Sono 4,6 milioni le famiglie italiane con figli a carico che ricevono assegni familiari, 4 su 10, e ottengono in media 1.155 euro l’anno. Sono i dati, relativi al 2013, presentati dal presidente dell’Istat, Giorgio Alleva, nel corso di un’audizione alla commissione Finanze del Senato sul DDl Lepri, che mira a potenziare le misure fiscali a sostegno della famiglia. I nuclei nella classe più bassa di reddito “continuano a essere in posizione di svantaggio, anche se aumenta il numero di minori”, osserva Alleva.  Nel primo quinto di reddito, il più povero, circa una famiglia su due con almeno tre minori percepisce gli assegni familiari, a fronte di circa l’80% delle famiglie del secondo e terzo quinto di reddito. Inoltre, per queste famiglie l’importo medio degli assegni familiari è più basso nel primo quinto (3.088 euro annui) rispetto al secondo (3.509 ). L’Istat sottolinea che l’incidenza degli assegni familiari è superiore per le famiglie che contano prevalentemente su redditi da lavoro dipendente (53,1%), per le famiglie più numerose e per le famiglie con minori (il 58,8% delle coppie con minori e il 42,6% dei monogenitori con minori), con un andamento crescente all’aumentare del numero dei minori – fino ad arrivare al 64,5% delle famiglie con almeno tre minori. All’opposto solo il 18,7% delle famiglie con tutti i figli maggiorenni percepisce assegni familiari. Gli assegni familiari sono attualmente percepiti anche da famiglie a basso reddito che non hanno minori a carico: si tratta di circa 1,5 milioni di famiglie.

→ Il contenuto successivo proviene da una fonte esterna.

===== src/rtl/spr_pkg.sv =====
package spr_pkg;

    // Outcome of a frame, reported for one cycle when the strobe rises
    typedef enum logic [1:0] {
        FR_NONE = 2'd0,
        FR_GOOD = 2'd1,
        FR_BAD  = 2'd2
    } spr_frame_e;

endpackage


===== src/rtl/spr_sync.sv =====
module spr_sync #(
    parameter int           W      = 1,
    parameter int           STAGES = 2,
    parameter logic [W-1:0] IDLE   = '0
) (
    input  logic         clk,
    input  logic         rst_n,
    input  logic [W-1:0] d_i,
    output logic [W-1:0] q_o
);

    logic [STAGES-1:0][W-1:0] chain_q;

    always_ff @(posedge clk or negedge rst_n) begin
        if (!rst_n) begin
            chain_q <= {STAGES{IDLE}};
        end else begin
            chain_q[0] <= d_i;
            for (int s = 1; s < STAGES; s++) begin
                chain_q[s] <= chain_q[s-1];
            end
        end
    end

    assign q_o = chain_q[STAGES-1];

endmodule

La Calabria è la regione con la spesa media mensile più bassa, inferiore di 1.300 rispetto a quella della Lombardia. Secondo i dati Istat, Lombardia, Trentino-Alto Adige ed Emilia-Romagna sono le regioni con la spesa media mensile più elevata (rispettivamente, 3.030,64, 3.022,16 e 2.903,58 euro) mentre in Calabria si ferma a 1.729,20 euro. Forti differenze contraddistinguono anche le famiglie di laureati, che spendono 3.383,05 euro, il doppio rispetto alle famiglie con licenza elementare o nessun titolo di studio.

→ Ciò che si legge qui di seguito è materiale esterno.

### src/rtl/fn_pio_pkg.sv
package fn_pio_pkg;

   localparam int DATA_W    = 64;
   localparam int BE_W      = DATA_W / 8;
   localparam int ALIGN_W   = $clog2(BE_W);
   localparam int BAR_SEL_W = 3;
   localparam logic [BAR_SEL_W-1:0] PIO_BAR = 3'd2;

   typedef enum logic [1:0] {
      ST_IDLE   = 2'd0,
      ST_CMD    = 2'd1,
      ST_RDWAIT = 2'd2
   } pio_state_e;

   function automatic int fld_w(input int count);
      return (count > 1) ? $clog2(count) : 1;
   endfunction

endpackage

### src/rtl/fn_pio_decode.sv
module fn_pio_decode
   import fn_pio_pkg::*;
#(
   parameter int PF_W       = 2,
   parameter int VF_W       = 3,
   parameter int BAR_LOG2   = 22,
   parameter int REQ_ADDR_W = 32,
   localparam int MA_W      = 1 + PF_W + VF_W + BAR_LOG2
)(
   input  logic [BAR_SEL_W-1:0]  bar,
   input  logic [PF_W-1:0]       pf,
   input  logic [VF_W-1:0]       vf,
   input  logic                  vf_active,
   input  logic [REQ_ADDR_W-1:0] addr,
   output logic                  hit,
   output logic                  bad,
   output logic [MA_W-1:0]       tagged_addr
);

   logic misaligned;
   logic out_of_range;
   logic [VF_W-1:0] vf_field;

   assign hit        = (bar == PIO_BAR);
   assign misaligned = |addr[ALIGN_W-1:0];

   generate
      if (REQ_ADDR_W > BAR_LOG2) begin : g_range
         assign out_of_range = |addr[REQ_ADDR_W-1:BAR_LOG2];
      end else begin : g_norange
         assign out_of_range = 1'b0;
      end
   endgenerate

   assign bad      = misaligned | out_of_range;
   assign vf_field = vf_active ? vf : '0;

   assign tagged_addr = {vf_active, pf, vf_field, addr[BAR_LOG2-1:0]};

endmodule

### src/rtl/fn_pio_ctrl.sv
module fn_pio_ctrl
   import fn_pio_pkg::*;
#(
   parameter int MA_W  = 28,
   parameter int TAG_W = 8
)(
   input  logic              clk,
   input  logic              rst_n,
   input  logic              req_valid,
   output logic              req_ready,
   input  logic              hit,
   input  logic              bad,
   input  logic [MA_W-1:0]   tagged_addr,
   input  logic              req_write,
   input  logic [DATA_W-1:0] req_wdata,
   input  logic [TAG_W-1:0]  req_tag,
   output logic [MA_W-1:0]   m_address,
   output logic              m_read,
   output logic              m_write,
   output logic [DATA_W-1:0] m_writedata,
   input  logic              m_waitrequest,
   input  logic              m_readdatavalid,
   output logic              rd_done,
   output logic [TAG_W-1:0]  rd_tag,
   output logic              err_evt,
   output logic [TAG_W-1:0]  err_evt_tag
);

   pio_state_e state_q;
   logic              cmd_wr_q;
   logic [MA_W-1:0]   addr_q;
   logic [DATA_W-1:0] wdata_q;
   logic [TAG_W-1:0]  tag_q;
   logic              accept;
   logic              launch;

   assign req_ready = (state_q == ST_IDLE);
   assign accept    = req_valid && req_ready;
   assign launch    = accept && hit && !bad;

   always_ff @(posedge clk) begin
      if (!rst_n) begin
         state_q  <= ST_IDLE;
         cmd_wr_q <= 1'b0;
         addr_q   <= '0;
         wdata_q  <= '0;
         tag_q    <= '0;
      end else begin
         unique case (state_q)
            ST_IDLE: begin
               if (launch) begin
                  state_q  <= ST_CMD;
                  cmd_wr_q <= req_write;
                  addr_q   <= tagged_addr;
                  wdata_q  <= req_wdata;
                  tag_q    <= req_tag;
               end
            end
            ST_CMD: begin
               if (!m_waitrequest) begin
                  state_q <= cmd_wr_q ? ST_IDLE : ST_RDWAIT;
               end
            end
            ST_RDWAIT: begin
               if (m_readdatavalid) begin
                  state_q <= ST_IDLE;
               end
            end
            default: state_q <= ST_IDLE;
         endcase
      end
   end

   assign m_address   = addr_q;
   assign m_writedata = wdata_q;
   assign m_read      = (state_q == ST_CMD) && !cmd_wr_q;
   assign m_write     = (state_q == ST_CMD) &&  cmd_wr_q;

   assign rd_done     = (state_q == ST_RDWAIT) && m_readdatavalid;
   assign rd_tag      = tag_q;
   assign err_evt     = accept && hit && bad;
   assign err_evt_tag = req_tag;

   // stalled command is held
   a_r6_hold_cmd: assert property (@(posedge clk) disable iff (!rst_n)
      (m_read || m_write) && m_waitrequest |=>
         $stable(m_address) && $stable(m_read) && $stable(m_write) && $stable(m_writedata));

   // never both commands
   a_r5_one_cmd: assert property (@(posedge clk) disable iff (!rst_n)
      $onehot0({m_read, m_write}));

   // accepted command drops next cycle
   a_r5_single_beat: assert property (@(posedge clk) disable iff (!rst_n)
      (m_read || m_write) && !m_waitrequest |=> !m_read && !m_write);

   // ready returns after accepted write
   a_r7_ready_after_wr: assert property (@(posedge clk) disable iff (!rst_n)
      m_write && !m_waitrequest |=> req_ready);

   // no new request taken while a command is on the bus
   a_r7_busy: assert property (@(posedge clk) disable iff (!rst_n)
      (m_read || m_write) |-> !req_ready);

endmodule

### src/rtl/fn_pio_resp.sv
module fn_pio_resp
   import fn_pio_pkg::*;
#(
   parameter int TAG_W = 8
)(
   input  logic              clk,
   input  logic              rst_n,
   input  logic              rd_done,
   input  logic [TAG_W-1:0]  rd_tag,
   input  logic [DATA_W-1:0] m_readdata,
   input  logic              err_evt,
   input  logic [TAG_W-1:0]  err_evt_tag,
   input  logic              m_readdatavalid,
   output logic              rsp_valid,
   output logic [DATA_W-1:0] rsp_data,
   output logic [TAG_W-1:0]  rsp_tag,
   output logic              err_valid,
   output logic [TAG_W-1:0]  err_tag
);

   always_ff @(posedge clk) begin
      if (!rst_n) begin
         rsp_valid <= 1'b0;
         rsp_data  <= '0;
         rsp_tag   <= '0;
         err_valid <= 1'b0;
         err_tag   <= '0;
      end else begin
         rsp_valid <= rd_done;
         err_valid <= err_evt;
         if (rd_done) begin
            rsp_data <= m_readdata;
            rsp_tag  <= rd_tag;
         end
         if (err_evt) begin
            err_tag <= err_evt_tag;
         end
      end
   end

   // a response follows a data beat
   a_r8_rsp_after_beat: assert property (@(posedge clk) disable iff (!rst_n)
      rsp_valid |-> $past(m_readdatavalid));

   // rejected request never produces a response alongside the error
   a_r3_err_no_rsp: assert property (@(posedge clk) disable iff (!rst_n)
      err_valid |-> !rsp_valid);

endmodule

### src/rtl/fn_pio_bridge.sv
module fn_pio_bridge
   import fn_pio_pkg::*;
#(
   parameter int NUM_PF     = 4,
   parameter int NUM_VF     = 8,
   parameter int BAR_LOG2   = 22,
   parameter int REQ_ADDR_W = 32,
   parameter int TAG_W      = 8,
   localparam int PF_W      = fld_w(NUM_PF),
   localparam int VF_W      = fld_w(NUM_VF),
   localparam int MA_W      = 1 + PF_W + VF_W + BAR_LOG2
)(
   input  logic                  clk,
   input  logic                  rst_n,
   input  logic                  req_valid,
   output logic                  req_ready,
   input  logic [BAR_SEL_W-1:0]  req_bar,
   input  logic [PF_W-1:0]       req_pf,
   input  logic [VF_W-1:0]       req_vf,
   input  logic                  req_vf_active,
   input  logic [REQ_ADDR_W-1:0] req_addr,
   input  logic                  req_write,
   input  logic [DATA_W-1:0]     req_wdata,
   input  logic [TAG_W-1:0]      req_tag,
   output logic [MA_W-1:0]       m_address,
   output logic                  m_read,
   output logic                  m_write,
   output logic [DATA_W-1:0]     m_writedata,
   output logic [BE_W-1:0]       m_byteenable,
   input  logic                  m_waitrequest,
   input  logic [DATA_W-1:0]     m_readdata,
   input  logic                  m_readdatavalid,
   output logic                  rsp_valid,
   output logic [DATA_W-1:0]     rsp_data,
   output logic [TAG_W-1:0]      rsp_tag,
   output logic                  err_valid,
   output logic [TAG_W-1:0]      err_tag
);

   generate
      if (NUM_PF < 1) begin : g_chk_pf
         $error("NUM_PF must be at least 1");
      end
      if (NUM_VF < 1) begin : g_chk_vf
         $error("NUM_VF must be at least 1");
      end
      if (BAR_LOG2 < ALIGN_W) begin : g_chk_bar
         $error("BAR_LOG2 must cover one 64-bit word");
      end
      if (REQ_ADDR_W < BAR_LOG2) begin : g_chk_aw
         $error("REQ_ADDR_W must be at least BAR_LOG2");
      end
      if (TAG_W < 1) begin : g_chk_tag
         $error("TAG_W must be at least 1");
      end
   endgenerate

   logic            dec_hit;
   logic            dec_bad;
   logic [MA_W-1:0] dec_addr;
   logic            rd_done;
   logic [TAG_W-1:0] rd_tag;
   logic            err_evt;
   logic [TAG_W-1:0] err_evt_tag;

   fn_pio_decode #(
      .PF_W       (PF_W),
      .VF_W       (VF_W),
      .BAR_LOG2   (BAR_LOG2),
      .REQ_ADDR_W (REQ_ADDR_W)
   ) u_decode (
      .bar         (req_bar),
      .pf          (req_pf),
      .vf          (req_vf),
      .vf_active   (req_vf_active),
      .addr        (req_addr),
      .hit         (dec_hit),
      .bad         (dec_bad),
      .tagged_addr (dec_addr)
   );

   fn_pio_ctrl #(
      .MA_W  (MA_W),
      .TAG_W (TAG_W)
   ) u_ctrl (
      .clk             (clk),
      .rst_n           (rst_n),
      .req_valid       (req_valid),
      .req_ready       (req_ready),
      .hit             (dec_hit),
      .bad             (dec_bad),
      .tagged_addr     (dec_addr),
      .req_write       (req_write),
      .req_wdata       (req_wdata),
      .req_tag         (req_tag),
      .m_address       (m_address),
      .m_read          (m_read),
      .m_write         (m_write),
      .m_writedata     (m_writedata),
      .m_waitrequest   (m_waitrequest),
      .m_readdatavalid (m_readdatavalid),
      .rd_done         (rd_done),
      .rd_tag          (rd_tag),
      .err_evt         (err_evt),
      .err_evt_tag     (err_evt_tag)
   );

   fn_pio_resp #(
      .TAG_W (TAG_W)
   ) u_resp (
      .clk             (clk),
      .rst_n           (rst_n),
      .rd_done         (rd_done),
      .rd_tag          (rd_tag),
      .m_readdata      (m_readdata),
      .err_evt         (err_evt),
      .err_evt_tag     (err_evt_tag),
      .m_readdatavalid (m_readdatavalid),
      .rsp_valid       (rsp_valid),
      .rsp_data        (rsp_data),
      .rsp_tag         (rsp_tag),
      .err_valid       (err_valid),
      .err_tag         (err_tag)
   );

   assign m_byteenable = '1;

   // issued addresses are always word aligned
   a_r3_aligned: assert property (@(posedge clk) disable iff (!rst_n)
      (m_read || m_write) |-> (m_address[ALIGN_W-1:0] == '0));

   // a non-window request never starts a command
   a_r1_no_fwd: assert property (@(posedge clk) disable iff (!rst_n)
      req_valid && req_ready && (req_bar != PIO_BAR) |=> !m_read && !m_write && !err_valid);

endmodule

### config.mk
export PLATFORM = sky130hd
export DESIGN_NAME = fn_pio_bridge
export DESIGN_NICKNAME = d
export VERILOG_FILES = /design/src/rtl/fn_pio_pkg.sv /design/src/rtl/fn_pio_decode.sv /design/src/rtl/fn_pio_ctrl.sv /design/src/rtl/fn_pio_resp.sv /design/src/rtl/fn_pio_bridge.sv
export SDC_FILE = /design/constraint.sdc
export NUM_CORES = 1
export LEC_CHECK = 0
export ABC_AREA = 0
export CORE_AREA = 2 2 144 146
export CTS_CLUSTER_SIZE = 8
export DETAILED_ROUTE_END_ITERATION = 10
export DIE_AREA = 0 0 146 148
export PLACE_DENSITY = 0.83
export SLEW_MARGIN = 20
export SYNTH_ARGS = -nofsm -noshare
export SYNTH_HDL_FRONTEND = slang
export SYNTH_SLANG_ARGS = --single-unit
### constraint.sdc
create_clock -name clk -period 3 [get_ports clk]
set_clock_uncertainty 0.2 [all_clocks]
set_input_delay 0.75 -clock clk [delete_from_list [all_inputs] [get_ports clk]]
set_output_delay 0.75 -clock clk [all_outputs]
set_load 0.02 [all_outputs]
==> reports/results.ini <==
[synthesis]
synth.area.top_cells = dfxtp_1, nand2_1, mux2i_1
synth_edf_count = 0
syn_area_sq_mm = 0.00696
synth.distinct_cells = 24
ys_seq_elements = 185
synth_top_area_share_pct = 53.2
yosysWarnings = 0
synth_area_per_cell_sq_um = 8.62
ys_async_sr_fraction_pct = 0
yosysTopAreaCell = dfxtp_1
yosysSeqAreaShare_pct = 53.2
syn_inst = 808
synthFlopType = dfxtp_1

[floorplanning]
core_area_sq_mm = 0.0200
start_util_pct = 34.7
dieHeight_um = 148
placementRows = 52
io_pins = 368
fp.dieW_um = 146
dieArea_sq_mm = 0.0216

[route]
viasPerCell = 4.60
drc_errors = 0
ant_nets = 0
wire_per_inst_um = 15.3
via_count = 6584
drt-total-wl_um = 21900
dr.pass1.iters = 4
drt_iter0_drc = 219

[cts]
post_cts_buffers = 0
root_buffer = clkbuf_16
cts_resized = 0
cts_hold_buf = 0
cts_sinks = 185
clock_path_buffers = 2
path_clk_slew_ns = 0.07
cts_max_level = 4
cts_made_buffers = 17
clock_latency_ns = 0.42
cts_tree = done

[global_route]
grt_pass1_vias = 6283
grt_max_degree = 79
antenna_found_initial = 1
grt_pass1_wl_um = 33000
grt_remaining_overflow = 0
grt_usage_pct = 19.3

[timing]
fin_crit_ns = 2.67
setup_slack_ns = 0.332
rsz0062_at_grt = no
setup_viol = 0
fin_crit_sh_pct = 88.9
worst_hold_slack_ns = 0.254
max_slew_margin_pct = 63.5
hold_viol = 0
slew_violations = 0
max_freq_mhz = 375
worst_slew_pin_slew_ns = 0.543

[worst_hold_path]
min-delay-path-class = reg2reg

[run]
max_cap_violations = 0

[final_layout]
layout_common_cells = clkdlybuf4s50_1, nand2_1, dfxtp_1
layoutNonFillerInstCount = 1432
final_common_cell = clkdlybuf4s50_1
fin_nets = 1332
drive_gt1_share_pct = 5.08
antennaDiodeCount = 0
final_area_sq_mm = 0.0114
area_growth_pct = 63.8

[power]
p_leak_uw = 0.00399
combPwrFrac_pct = 7.4
p_total_uw = 5090
clkPwrFrac_pct = 44.3
switching_share_pct = 23.3
p_seq_share_pct = 48.3
internal_power_uw = 3900
ir_worst_vdd_uv = 343
pwr_density_cell_mw_per_mm2 = 446
p_sw_uw = 1190

[setup_path]
crit_type = reg2out
end_kind = primary output
cp.arrival_ns = 1.72
startpoint_type = flip-flop
crit_path_max_fanout = 5
cp.required_ns = 2.05

[run_status]
status = finished, final reports clean

[placed_design]
place_area_sq_mm = 0.0108
place_ws_ns = -0.131
dp_hpwl_um = 16200
dp.cells = 1400
portBuffers = 359
gp_congestion = 0.792

synth_stat cells (2+ instances only):
| cell | n |
|---|---|
| buf_4 | 10 |
| buf_2 | 7 |
| clkbuf_1 | 35 |
| nand2_1 | 346 |
| a21oi_1 | 73 |
| nor3b_1 | 3 |
| dfxtp_1 | 185 |
| mux2i_1 | 106 |
| nor2_1 | 9 |
| buf_6 | 9 |
| buf_1 | 6 |
| nor3_1 | 2 |
| nand3_1 | 4 |
| inv_1 | 2 |
| nor4_1 | 2 |
path summary, 6_finish.rpt:
check / cells after the start / slack (ns) / start / endpoint
setup reg to reg: 6 / 1.17 / u_ctrl.state_q[1]$_SDFFE_PN0P_ / u_ctrl.m_address[7]$_SDFFE_PN0P_
hold reg to reg: 2 / 0.25 / u_resp.rsp_tag[1]$_SDFFE_PN0P_ / u_resp.rsp_tag[1]$_SDFFE_PN0P_
hold / removal: 2 / 0.25 / u_resp.rsp_tag[1]$_SDFFE_PN0P_ / u_resp.rsp_tag[1]$_SDFFE_PN0P_
setup / recovery: 3 / 0.33 / u_ctrl.state_q[1]$_SDFFE_PN0P_ / m_read
power by group through the flow:
stage / clock (uW) / sequential [uW] / combinational (uW)
global route: 2410 / 2460 / 406
CTS: 2320 / 2460 / 379
global placement: 0 / 2510 / 375
detailed placement: 0 / 2510 / 377
floorplan: 0 / 2520 / 105
finish: 2260 / 2460 / 377
critical path: stages (launching register included):
cell	delay (ns)
dfxtp_1	0.34
nand2b_1	0.21
nor2_1	0.11
clkdlybuf4s50_1	0.64
final cells by class:
class / instances / area [sq um]
clock buffers: 18 / 439
clock inverters: 14 / 154
fillers: 1788 / 8640
inverters: 3 / 11.3
multi-input cells: 560 / 2920
flip-flops and latches: 185 / 3700
well taps: 270 / 338
repair buffers: 382 / 3840
flip-flops by register name, summed over array words and instances, names as in the netlist:
signal / flops
u_resp.err_tag: 8
u_resp.rsp_tag: 8
u_resp.err_valid: 1
u_ctrl.m_writedata: 64
u_ctrl.cmd_wr_q: 1
u_resp.rsp_data: 64
u_ctrl.m_address: 28
u_ctrl.state_q: 2
u_resp.rsp_valid: 1
u_ctrl.rd_tag: 8
cell families (layout without fill, tap and decap cells):
group                  Yosys count  after routing  share of synthesized area (%)
other                            1              8                         0.0539
multiplexers                   106            106                           15.2
flip-flops                     185            185                           53.2
buffers and inverters           70            417                           5.41
AO/OA/AOI/OAI                   74             74                           5.35
AND/OR/NAND/NOR                372            372                           20.8
per-layer routing:
layer / vias to the layer above / global-route usage (%) / wire length, um
met5: - / 0 / 13
met4: 2 / 5.34 / 290
met3: 21 / 7.47 / 2020
met2: 270 / 33.7 / 10700
met1: 3030 / 22.1 / 8820
li1: 3261 / - / -
per-stage QoR:
stage | setup TNS [ns] | util (%)
after global routing | 0 | 56.9
after detailed placement | -3.68 | 53.9
after global placement | 0 | 53.9
final | 0 | 56.9
after CTS | 0 | 56.9
after floorplan | 0 | -
Note: power is estimated with default switching activity, not from simulation.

Il 26,3% delle famiglie del quinto più ricco percepisce detrazioni Irpef per i figli che valgono complessivamente 1 miliardo e cento milioni. Ricevono un beneficio di “circa 740 euro l’anno, meno dell’1% del reddito familiare”, lo afferma il presidente dell’Istat, Giorgio Alleva, presentando un’elaborazione sui dati 2013 in un’audizione sul Ddl Lepri al Senato. Inoltre, solo il 16,5% del beneficio va a famiglie a rischio di povertà, mentre il 30% arriva a famiglie con un reddito più che doppio rispetto alla soglia di rischio. Nel quinto più povero della popolazione sono il 28,6% delle famiglie a beneficiare delle detrazioni per un importo medio di circa 1.120 euro l’anno che incide per il 5,5% sul reddito familiare.

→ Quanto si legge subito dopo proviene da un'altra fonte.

## config.mk

```make
export PLATFORM = sky130hd
export DESIGN_NAME = page_class_gate
export DESIGN_NICKNAME = d
export VERILOG_FILES = /design/src/rtl/page_class_pkg.sv /design/src/rtl/pcg_ctrl.sv /design/src/rtl/pcg_datapath.sv /design/src/rtl/page_class_gate.sv
export SDC_FILE = /design/constraint.sdc
export NUM_CORES = 1
export LEC_CHECK = 0
export CAP_MARGIN = 10
export CORE_MARGIN = 5
export CORE_UTILIZATION = 41
export DETAILED_ROUTE_END_ITERATION = 12
export GPL_ROUTABILITY_DRIVEN = 0
export GPL_TIMING_DRIVEN = 0
export PLACE_DENSITY_LB_ADDON = 0.3
export SYNTH_ARGS = -nofsm -noshare
export SYNTH_HDL_FRONTEND = slang
export SYNTH_SLANG_ARGS = --single-unit
```

## constraint.sdc

```tcl
create_clock -name clk -period 2.17 [get_ports clk]
set_clock_uncertainty 0.15 [all_clocks]
set_input_delay 0.434 -clock clk [delete_from_list [all_inputs] [get_ports clk]]
set_output_delay 0.434 -clock clk [all_outputs]
set_load 0.005 [all_outputs]
```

La spesa media delle famiglie nel 2015 risale a 2.499,37 euro al mese, con un aumento dello 0,4% rispetto al 2014 e dell’1,1% nei confronti del 2013. Lo comunica l’Istat che vede “timidi segnali di ripresa in un quadro macroeconomico caratterizzato dal lieve aumento, per il terzo anno consecutivo, del reddito disponibile delle famiglie, dalla stabilità della loro propensione al risparmio e dal primo anno di ripresa del Pil dopo tre di recessione”. In particolare si arresta il calo dei consumi di carne, in atto dal 2011.   Il livello medio della spesa alimentare è di 441,50 euro al mese (+1,2%) dei quali 98,25 euro per le carni, stabili rispetto al 2014. La spesa per frutta aumenta del 4,5% rispetto al 2014 (da 38,71 a 40,45 euro mensili), quella per acque minerali, bevande analcoliche, succhi di frutta e verdura del 4,2% (da 19,66 a 20,48 euro). È sostanzialmente ferma la spesa per beni e servizi non alimentari (2.057,87 euro in media al mese). Mentre, per il terzo anno consecutivo si riducono le spese per comunicazioni (-4,2%), grazie anche all’ulteriore diminuzione dei prezzi. Aumentano le spese per servizi ricettivi e di ristorazione (+11%, da 110,26 a 122,39 euro, dopo due anni di calo), e le spese per beni e servizi ricreativi, spettacoli e cultura (+4,1%, 126,41 euro). Al netto del costo che le famiglie dovrebbero sostenere per prendere in affitto un’unità abitativa come quella in cui vivono e di cui sono proprietarie, usufruttuarie o che hanno in uso gratuito, la spesa media familiare è pari, nel 2015, a 1.910,34 euro, in aumento dello 0,7% rispetto al 2014 e dell’1,9% rispetto al 2013. Tra le famiglie di occupati dipendenti la spesa media mensile è pari a 2.321,50 euro se la persona di riferimento è operaio e assimilato, sale a 3.124,56 euro se è dirigente, quadro o impiegato. Tra gli occupati indipendenti, la spesa media mensile è di 3.585,20 per imprenditori e liberi professionisti e di 2.733,88 euro per gli altri lavoratori indipendenti. Le famiglie di soli stranieri spendono in media 1.532,66 euro al mese, circa 1.000 euro in meno di quanto spendono le famiglie di soli italiani (anche se queste ultime hanno in genere dimensioni più contenute).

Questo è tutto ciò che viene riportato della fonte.